I think that's true, but it's still a major factor in why Ulduar was so awesome: I'm certain the Naxx conversion took an extremely tiny amount of time and they were already well into development of Ulduar months before the expansion even shipped. When you get down to it Wrath was out for two years and although it had a large amount of raid content it only had two new raid dungeons in that whole time: the dragon sanctums were guys-in-a-room, ToC was a long sequence of guys-in-a-room, Onyxia was a recycled guy-in-a-room, and Naxx was a recycled dungeon with no real mechanical tweaks. Pretty much all the raid development love for the entire expansion was poured into Ulduar and ICC.



Right. They have absolutely the right idea: smaller iterative patches with fewer moving parts so they can get things out to the player base faster. The problem is that they just don't have the actual development infrastructure for it.

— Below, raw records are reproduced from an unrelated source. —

==> src/rtl/reg_bank_pkg.sv <==
// -----------------------------------------------------------------------------
// reg_bank_pkg
// Shared definitions for the register-bank subsystem:
//   - default register width and bank depth
//   - state encoding of the bus-read handshake FSM
// -----------------------------------------------------------------------------
package reg_bank_pkg;

    localparam int DEF_WIDTH = 16;
    localparam int DEF_DEPTH = 4;

    typedef enum logic [1:0] {
        IDLE  = 2'd0,
        REQ   = 2'd1,
        DRIVE = 2'd2
    } state_t;

endpackage

==> src/rtl/bus_read_fsm.sv <==
// -----------------------------------------------------------------------------
// bus_read_fsm
// Request/grant handshake for one bus read of the register bank.
//   IDLE  --rd_req-->  REQ  --bus_gnt-->  DRIVE  -->  IDLE
// Ports:
//   clk, rst_n          clock, asynchronous active-low reset
//   rd_req, rd_sel      read request and register select (latched in IDLE)
//   bus_gnt             arbiter grant, only honoured in REQ
//   bus_req             request to the arbiter (registered)
//   bus_oe, rd_done     high for the single DRIVE cycle (registered)
//   busy                high in REQ and DRIVE (registered)
//   capture             grant accepted this cycle: top loads its output register
//   sel                 latched read select
// -----------------------------------------------------------------------------
module bus_read_fsm
    import reg_bank_pkg::*;
#(
    parameter int SEL_W = 2
) (
    input  logic             clk,
    input  logic             rst_n,
    input  logic             rd_req,
    input  logic [SEL_W-1:0] rd_sel,
    input  logic             bus_gnt,
    output logic             bus_req,
    output logic             bus_oe,
    output logic             rd_done,
    output logic             busy,
    output logic             capture,
    output logic [SEL_W-1:0] sel
);

    state_t state;
    state_t state_nxt;

    // NOTE: every output of a combinational block gets a default first, so no
    // path through the case leaves it unassigned and a latch is never inferred.
    always_comb begin
        state_nxt = state;
        capture   = 1'b0;
        case (state)
            IDLE:  if (rd_req) state_nxt = REQ;
            REQ: begin
                if (bus_gnt) begin
                    capture   = 1'b1;
                    state_nxt = DRIVE;
                end
            end
            DRIVE: state_nxt = IDLE;
            default: state_nxt = IDLE;
        endcase
    end

    // Outputs are flopped from the next state so they are clean registers
    // that line up exactly with the state they describe.
    // NOTE: sequential state uses non-blocking assignments so every flop
    // samples pre-edge values regardless of statement order.
    always_ff @(posedge clk or negedge rst_n) begin
        if (!rst_n) begin
            state   <= IDLE;
            sel     <= '0;
            bus_req <= 1'b0;
            bus_oe  <= 1'b0;
            rd_done <= 1'b0;
            busy    <= 1'b0;
        end else begin
            state   <= state_nxt;
            if (state == IDLE && rd_req) sel <= rd_sel;
            bus_req <= (state_nxt == REQ);
            bus_oe  <= (state_nxt == DRIVE);
            rd_done <= (state_nxt == DRIVE);
            busy    <= (state_nxt != IDLE);
        end
    end

endmodule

Complaining about this like it's Blizzard being "lazy" or "cheap" is pretty silly because it's not like anyone in Irvine is sitting there going "man we're so awesome, we can take seven months to make a patch and no one even cares, where are my deal-with-it shades." The reason Trion is doing so well at this is that unlike literally every other AAA MMO team in history, they built their technology and their development team structure from day one around early stability, incremental patching, and rapid content turnaround -- which in turn is why they had a relatively smooth launch, and why they've been able to deliver new content patches quickly.

Blizzard really needs to change their actual process if they want to patch faster. They need to have separate teams working on multiple patches at once; they need to firmly define a scope for each patch and not let it creep no matter what; they need to have 100% PTR uptime with each new patch hitting it the moment the last patch goes up. Theoretically they should be able to patch every two to four weeks: a balance/itemization patch one time, then a new UI feature patch two weeks later, then a four-week cycle just for new content (added dungeons), then right back to two more weeks for the next batch of quality-of-life improvements, etc.

Personally I don't care about the Firelands at all but I'm getting pretty cranky about 4.1; being able to run 140 VP dungeons (and being able to do multiple dungeons in a day) would be a dramatically better fit for my lifestyle.
I'm concerned I'm going to want to kill myself running ZG and ZA 7 times in a row. Given that the reward in VP is double what everything else is, there's no incentive to run the other ones even if you don't need anything from ZG/ZA.
 
Sebulon3k said:
Holy shit this, it's funny seeing the complete polar opposite opinions in game compared to on GAF, if anything compared to when I didn't play Cata seriously to actually raiding now, I've seen an increase in participation / guilds recruiting, could be considered a little anecdotal because it's mostly derived from the insane number of guilds advertising for raid spots in trade.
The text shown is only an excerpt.